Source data
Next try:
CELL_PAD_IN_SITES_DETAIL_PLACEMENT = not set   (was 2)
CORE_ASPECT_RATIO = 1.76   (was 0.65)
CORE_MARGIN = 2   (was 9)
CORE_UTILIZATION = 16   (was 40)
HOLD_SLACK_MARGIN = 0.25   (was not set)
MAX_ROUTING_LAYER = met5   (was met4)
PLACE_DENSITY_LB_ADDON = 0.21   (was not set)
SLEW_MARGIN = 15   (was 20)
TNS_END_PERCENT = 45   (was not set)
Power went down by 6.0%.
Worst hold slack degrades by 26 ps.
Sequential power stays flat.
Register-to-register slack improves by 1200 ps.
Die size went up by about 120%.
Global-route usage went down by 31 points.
yarrow:
Design pixel_generation, start of the top module:
module pixel_generation(
    input clk,                               
    input reset,                             
    input video_on,                          
    input [9:0] x, y,    
    input KEY_UP, KEY_DOWN, KEY_LEFT, KEY_RIGHT,
    output reg [11:0] rgb                    
    );
    reg [1:0] direction;
    reg [1:0] game_state;
    reg [1:0] lives_rem;
    reg game_result;
    reg [1:0] gs;                            
    reg gr;                                  
    parameter X_MAX = 639;                   
    parameter Y_MAX = 479;                   
    parameter SQ_RGB = 12'h00F;              
    parameter BG_RGB = 12'h000;              
    parameter SQUARE_SIZE = 32;              
    parameter SQUARE_VELOCITY_POS = 1;           
    parameter SQUARE_VELOCITY_NEG = 1;
    parameter RECT_RGB = 12'hFFF;
    parameter FLAG_RGB = 12'hF00;
    parameter FLAG_STICK_RGB = 12'hFF0;
    parameter GAME_OVER_RGB = 12'hF0F;
    parameter GAME_START_RGB = 12'h000;
    parameter START_RGB = 12'hFFF;
    parameter WON_RGB = 12'hFFF;
    parameter LOST_RGB = 12'hFFF;
  ...
export LEC_CHECK = 0
export CAP_MARGIN = 20
export CORE_MARGIN = 2
export CORE_UTILIZATION = 63
export CTS_CLUSTER_DIAMETER = 247
export MAX_ROUTING_LAYER = met4
export MIN_ROUTING_LAYER = met1
export SETUP_SLACK_MARGIN = -0.04
export SLEW_MARGIN = 20
export TNS_END_PERCENT = 70
create_clock -name core_clock -period 4.84 [get_ports {clk}]
run.sh (not shown) runs the stock make flow with config.mk's settings and CLKGATE_MAP_FILE=.
The layout from yarrow, despite a flow that completed every stage, fails the layout checks, with the failing checks listed as setup timing.
`flow/run.sh`:
```
#!/bin/bash
# the make line also repeats each setting of config.mk as NAME=value (left out here)
make -C /OpenROAD-flow-scripts/flow DESIGN_CONFIG=/design/flow/config.mk WORK_HOME=/design/flow/orfs CLKGATE_MAP_FILE= finish
```
`flow/config.mk`:
```
export PLATFORM = sky130hd
export DESIGN_NAME = alu_add
export DESIGN_NICKNAME = alu_add
export VERILOG_FILES = /design/flow/design.v
export SDC_FILE = /design/flow/constraint.sdc
export NUM_CORES = 4
export LEC_CHECK = 0
export ABC_AREA = 1
export CAP_MARGIN = 15
export CORE_MARGIN = 2
export CORE_UTILIZATION = 72
export CTS_CLUSTER_DIAMETER = 244
export CTS_CLUSTER_SIZE = 96
export SETUP_SLACK_MARGIN = -0.31
export SLEW_MARGIN = 20
export TNS_END_PERCENT = 20
```
`flow/constraint.sdc`:
```
create_clock -name core_clock -period 3.22 [get_ports {clk_i}]
set_input_delay 0.6440 -clock core_clock [delete_from_list [all_inputs] [get_ports {clk_i}]]
set_output_delay 0.6440 -clock core_clock [all_outputs]
set_load 0.01 [all_outputs]
```
## softmax_4
module softmax_4 (
    input wire clk,
    input wire reset,
    input wire start,
    input wire [15:0] in0, in1, in2, in3,     
    output reg [7:0] out0, out1, out2, out3, 
    output reg done
);
    parameter IDLE = 2'd0, EXP = 2'd1, DIVIDE = 2'd2, DONE = 2'd3;
    reg [1:0] state;
    reg [15:0] exp0, exp1, exp2, exp3;
    wire [17:0] sum_exp;
    reg [7:0] result0, result1, result2, result3;
    always @(posedge clk or posedge reset) begin
        if (reset)
            state <= IDLE;
        else begin
            case (state)
                IDLE:    state <= (start) ? EXP : IDLE;
                EXP:     state <= DIVIDE;
                DIVIDE:  state <= DONE;
                DONE:    state <= IDLE;
                default: state <= IDLE;
            endcase
        end
    end
    wire [31:0] x_sq0, x_sq1, x_sq2, x_sq3;
    assign x_sq0 = in0 * in0;
    assign x_sq1 = in1 * in1;
    assign x_sq2 = in2 * in2;
    assign x_sq3 = in3 * in3;
    assign sum_exp = exp0 + exp1 + exp2 + exp3;
    always @(posedge clk) begin
        if (reset) begin
            exp0 <= 0; exp1 <= 0; exp2 <= 0; exp3 <= 0;
            done <= 0;
        end else begin
            case (state)
                EXP: begin
                    exp0 <= 16'd256 + in0 + (x_sq0 >> 9);
                    exp1 <= 16'd256 + in1 + (x_sq1 >> 9);
                    exp2 <= 16'd256 + in2 + (x_sq2 >> 9);
                    exp3 <= 16'd256 + in3 + (x_sq3 >> 9);
                end
                DIVIDE: begin
                    if (sum_exp != 0) begin
                        result0 <= ({8'd0, exp0} * 24'd255) / sum_exp;
                        result1 <= ({8'd0, exp1} * 24'd255) / sum_exp;
                        result2 <= ({8'd0, exp2} * 24'd255) / sum_exp;
                        result3 <= ({8'd0, exp3} * 24'd255) / sum_exp;
                    end else begin
                        result0 <= 0;
                        result1 <= 0;
                        result2 <= 0;
                        result3 <= 0;
                    end
                end
                DONE: begin
                    out0 <= result0;
  ...
Settings: LEC_CHECK=0, CAP_MARGIN=25, CELL_PAD_IN_SITES_GLOBAL_PLACEMENT=1, CORE_ASPECT_RATIO=1.8, CORE_MARGIN=2, CORE_UTILIZATION=58, GPL_TIMING_DRIVEN=1, MAX_ROUTING_LAYER=met4, MIN_ROUTING_LAYER=met1, PLACE_DENSITY_LB_ADDON=0.24, SLEW_MARGIN=5; clock period 73.5 ns.
run.sh (not shown) runs the stock make flow with config.mk's settings and CLKGATE_MAP_FILE=.
Next try:
==> flow/config.mk (replaced) <==
export PLATFORM = sky130hd
export DESIGN_NAME = softmax_4
export DESIGN_NICKNAME = softmax_4
export VERILOG_FILES = /design/flow/design.v
export SDC_FILE = /design/flow/constraint.sdc
export NUM_CORES = 4
export LEC_CHECK = 0
export CAP_MARGIN = 20
export CORE_MARGIN = 2
export CORE_UTILIZATION = 66
export SLEW_MARGIN = 20
==> flow/constraint.sdc (replaced) <==
create_clock -name core_clock -period 19.9 [get_ports {clk}]
set_input_delay 3.9800 -clock core_clock [delete_from_list [all_inputs] [get_ports {clk}]]
set_output_delay 3.9800 -clock core_clock [all_outputs]
set_load 0.01 [all_outputs]
=>
- With this change the flow did not get past global routing (5_1_grt), error GRT-0116
- synthesized area does not change
- die size went down by 12%
- synthesized cell count stays the same
==> yarrow <==
// TopLevelModule
module TopLevelModule(
    input clk,                    
    input [2:0] switches,        
    input confirm_key1,   
input confirm_key2,     
    input reset_key,            
    output [1:0] player_led,     
    output [1:0] winner_led           
);
    wire [2:0] column_select;
    wire confirm_move1;
wire confirm_move2;
    wire reset_game;
    wire [1:0] current_player;
    wire game_over;
    InputProcessor input_proc(
        .clk(clk),
        .switches(switches),
        .confirm_key1(confirm_key1),
        .confirm_key2(confirm_key2),
        .reset_key(reset_key),
        .column(column_select),
        .confirm1(confirm_move1),
.confirm2(confirm_move2),
        .reset(reset_game)
    );
    control control_unit(
        .clk(clk),
        .reset(reset_game),
        .column_select(column_select),
        .confirm_move1(confirm_move1),
        .confirm_move2(confirm_move2),
        .current_player(current_player),
        .game_over(game_over), .winner(winner_led)
    );
    assign player_led = current_player;
endmodule
Settings: LEC_CHECK=0, ABC_AREA=1, CAP_MARGIN=20, CORE_MARGIN=2, CORE_UTILIZATION=72, CTS_CLUSTER_DIAMETER=362, CTS_CLUSTER_SIZE=28, PLACE_DENSITY=0.66, SETUP_SLACK_MARGIN=1.28, SLEW_MARGIN=20; clock period 4.41 ns.
run.sh (not shown) runs the stock make flow with config.mk's settings and CLKGATE_MAP_FILE=.
==> inputs of maple, as changes to yarrow <==
==> flow/config.mk (replaced) <==
export PLATFORM = sky130hd
export DESIGN_NAME = TopLevelModule
export DESIGN_NICKNAME = TopLevelModule
export VERILOG_FILES = /design/flow/design.v
export SDC_FILE = /design/flow/constraint.sdc
export NUM_CORES = 4
export LEC_CHECK = 0
export CAP_MARGIN = 20
export CORE_ASPECT_RATIO = 0.5
export CORE_MARGIN = 2
export CORE_UTILIZATION = 58
export HOLD_SLACK_MARGIN = -0.07
export SLEW_MARGIN = 20
==> flow/constraint.sdc (replaced) <==
create_clock -name core_clock -period 10.0 [get_ports {clk}]
set_input_delay 2.0000 -clock core_clock [delete_from_list [all_inputs] [get_ports {clk}]]
set_output_delay 2.0000 -clock core_clock [all_outputs]
set_load 0.01 [all_outputs]
==> inputs of sierra, as changes to yarrow <==
==> flow/config.mk (replaced) <==
export PLATFORM = sky130hd
export DESIGN_NAME = TopLevelModule
export DESIGN_NICKNAME = TopLevelModule
export VERILOG_FILES = /design/flow/design.v
export SDC_FILE = /design/flow/constraint.sdc
export NUM_CORES = 4
export LEC_CHECK = 0
export CAP_MARGIN = 20
export CORE_MARGIN = 2
export CORE_UTILIZATION = 40
export CTS_CLUSTER_DIAMETER = 393
export CTS_CLUSTER_SIZE = 98
export PLACE_DENSITY = 0.86
export SLEW_MARGIN = 20
==> flow/constraint.sdc (replaced) <==
create_clock -name core_clock -period 10.0 [get_ports {clk}]
set_input_delay 2.0000 -clock core_clock [delete_from_list [all_inputs] [get_ports {clk}]]
set_output_delay 2.0000 -clock core_clock [all_outputs]
set_load 0.01 [all_outputs]
==> inputs of juniper, as changes to yarrow <==
--- a/flow/config.mk
+++ b/flow/config.mk
@@ -12,5 +12,3 @@
 export CTS_CLUSTER_DIAMETER = 362
-export CTS_CLUSTER_SIZE = 28
 export PLACE_DENSITY = 0.66
-export SETUP_SLACK_MARGIN = 1.28
 export SLEW_MARGIN = 20
==> comparison <==
- juniper finished with negative setup slack left. yarrow stopped in global routing (5_1_grt). sierra went through all stages and came out clean. maple went through all stages and came out clean.
- Against maple, the cell area of sierra is higher by about 1.1%.
- Between sierra and maple, the lower first-iteration DRC count is in sierra (gap 10%, measured against maple).
- Between sierra and maple, the lower clock skew is in sierra (gap 7.1 ps).
- Of sierra and juniper, juniper has the higher power (gap about 50%, measured against juniper).
- Against juniper, the sequential power of sierra is lower by 45%.
- Count of clock-buffer cells in the layout is the same in maple and juniper.
- Between juniper and maple, the lower wire length is in juniper (gap 5.8%, measured against maple).
Setup of north:
// reuleaux
module reuleaux(input logic clk, input logic rst_n, input logic [2:0] colour,
                input logic [7:0] centre_x, input logic [6:0] centre_y, input logic [7:0] diameter,
                input logic start, output logic done,
                output logic [7:0] vga_x, output logic [6:0] vga_y,
                output logic [2:0] vga_colour, output logic vga_plot);
     logic [7:0] offset_y;
     logic load_offset_y;
     logic reset_offset_y;
     logic [7:0] offset_x;
     logic load_offset_x;
     logic reset_offset_x;
     logic signed [9:0] crit;
     logic load_crit_a;
     logic load_crit_b;
     logic reset_crit;
     logic [7:0] c_x3;                                       
     assign c_x3 = centre_x;
     logic [6:0] c_y3;                                       
     logic [50:0] c_y3_temp;
     assign c_y3_temp = (centre_y - ((diameter * 30'b100010011010011010101001111101) / 30'b111011100110101100101000000000));
    logic [50:0] c_y3_temp_2;
    assign c_y3_temp_2 = c_y3_temp[50] ? -c_y3_temp : c_y3_temp;
     assign c_y3 = c_y3_temp_2[6:0];
     logic [7:0] c_x1;                                       
     assign c_x1 = (centre_x + diameter/8'b00000010);
     logic [6:0] c_y1;                                       
     logic [50:0] c_y1_temp; 
     assign c_y1_temp = (centre_y + ((diameter * 30'b010001001101001101010100111110) / 30'b111011100110101100101000000000));
     assign c_y1 = c_y1_temp[6:0];
     logic [7:0] c_x2;                                       
     logic [50:0] c_x2_temp;
     logic [50:0] c_x2_temp_2;
     assign c_x2_temp = (centre_x - diameter/8'b00000010);
     assign c_x2_temp_2 = c_x2_temp[50] ? -c_x2_temp : c_x2_temp;
     assign c_x2 = c_x2_temp_2[7:0];
     logic [6:0] c_y2;                                       
     logic [50:0] c_y2_temp;
     assign c_y2_temp = (centre_y + ((diameter * 30'b010001001101001101010100111110) / 30'b111011100110101100101000000000));
     assign c_y2 = c_y2_temp[6:0];
     register_r_offset_y rroy(clk, start, offset_y, load_offset_y, reset_offset_y);
     register_r_offset_x rrox(clk, start, offset_x, load_offset_x, diameter, reset_offset_x);
     register_r_crit rrc(clk, start, crit, load_crit_a, load_crit_b, offset_y, offset_x, diameter, reset_crit);
     logic [5:0] state;
  ...
Size: ~6700 cells after synthesis, about 32 flip-flops, roughly 49 I/O pins, about 0.039 sq mm of cells after synthesis.
==> flow/config.mk <==
export PLATFORM = sky130hd
export DESIGN_NAME = reuleaux
export DESIGN_NICKNAME = reuleaux
export VERILOG_FILES = /design/flow/design.v
export SDC_FILE = /design/flow/constraint.sdc
export NUM_CORES = 4
export LEC_CHECK = 0
export ABC_AREA = 1
export CAP_MARGIN = 15
export CELL_PAD_IN_SITES_GLOBAL_PLACEMENT = 0
export CORE_ASPECT_RATIO = 1.11
export CORE_MARGIN = 2
export CORE_UTILIZATION = 71
export CTS_CLUSTER_DIAMETER = 233
export CTS_CLUSTER_SIZE = 56
export GPL_ROUTABILITY_DRIVEN = 1
export GPL_TIMING_DRIVEN = 1
export PLACE_DENSITY = 0.6
export SETUP_SLACK_MARGIN = 5.0
export SLEW_MARGIN = 0
==> flow/constraint.sdc <==
create_clock -name core_clock -period 27.8 [get_ports {clk}]
set_input_delay 5.5600 -clock core_clock [delete_from_list [all_inputs] [get_ports {clk}]]
set_output_delay 5.5600 -clock core_clock [all_outputs]
set_load 0.01 [all_outputs]
run.sh (not shown) runs the stock make flow with config.mk's settings and CLKGATE_MAP_FILE=.
The flow ended early for north: it failed with a tool error in global routing.
The inputs of south differ from those of north as listed below.
- setting PLACE_DENSITY_LB_ADDON to 0.19 for the first time
- changing CTS_CLUSTER_SIZE from 56 to 29
- changing CORE_UTILIZATION from 71 to 58
- removing CTS_CLUSTER_DIAMETER (formerly 233)
- removing PLACE_DENSITY (formerly 0.6)
- removing SETUP_SLACK_MARGIN (formerly 5.0)
- changing SLEW_MARGIN from 0 to 40
- changing ABC_AREA from 1 to 0
- changing the clock period (ns, I/O delays scaled along) from 27.8 to 30.7
==> comparison <==
north and south: no clean run. The cell count after synthesis of south falls short of that of north by 1719. Looking only at final weighted congestion of routability-driven global placement, and setting everything else aside, the higher value of north and south goes to north. The distinct cell type count after synthesis in south is 1.7 times that in north. Synthesized area: south vs north down 8.3%.
Input changes introduced in east (baseline for comparison: south):
- CTS_CLUSTER_DIAMETER: unset -> 334
- CORE_UTILIZATION: 58 -> 71
- the clock period (ns, I/O delays scaled along): 30.7 -> 31.6
Notes after the runs:
east: GRT-0116 in global routing -> run aborted
south and east ended up with nearly the same Yosys chip area.
Die span in x in east vs south: down about 9%
From south to east, count of instantiated cells in the yosys netlist did not move at all.
Looking only at die area, and setting everything else aside, the higher value of south and east goes to south.
Re worst-case setup slack after placement: south was lower than east.
NOTE buffer count from post-CTS setup fixing south->east decreased by more than 10%
Detailed placer's ending HPWL: east > south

> _PROBLEM DESCRIPTION_
Gather each line in the entries above where the string "than" is found.

> _RESPONSE TO THE EXERCISE_
Re worst-case setup slack after placement: south was lower than east.
NOTE buffer count from post-CTS setup fixing south->east decreased by more than 10%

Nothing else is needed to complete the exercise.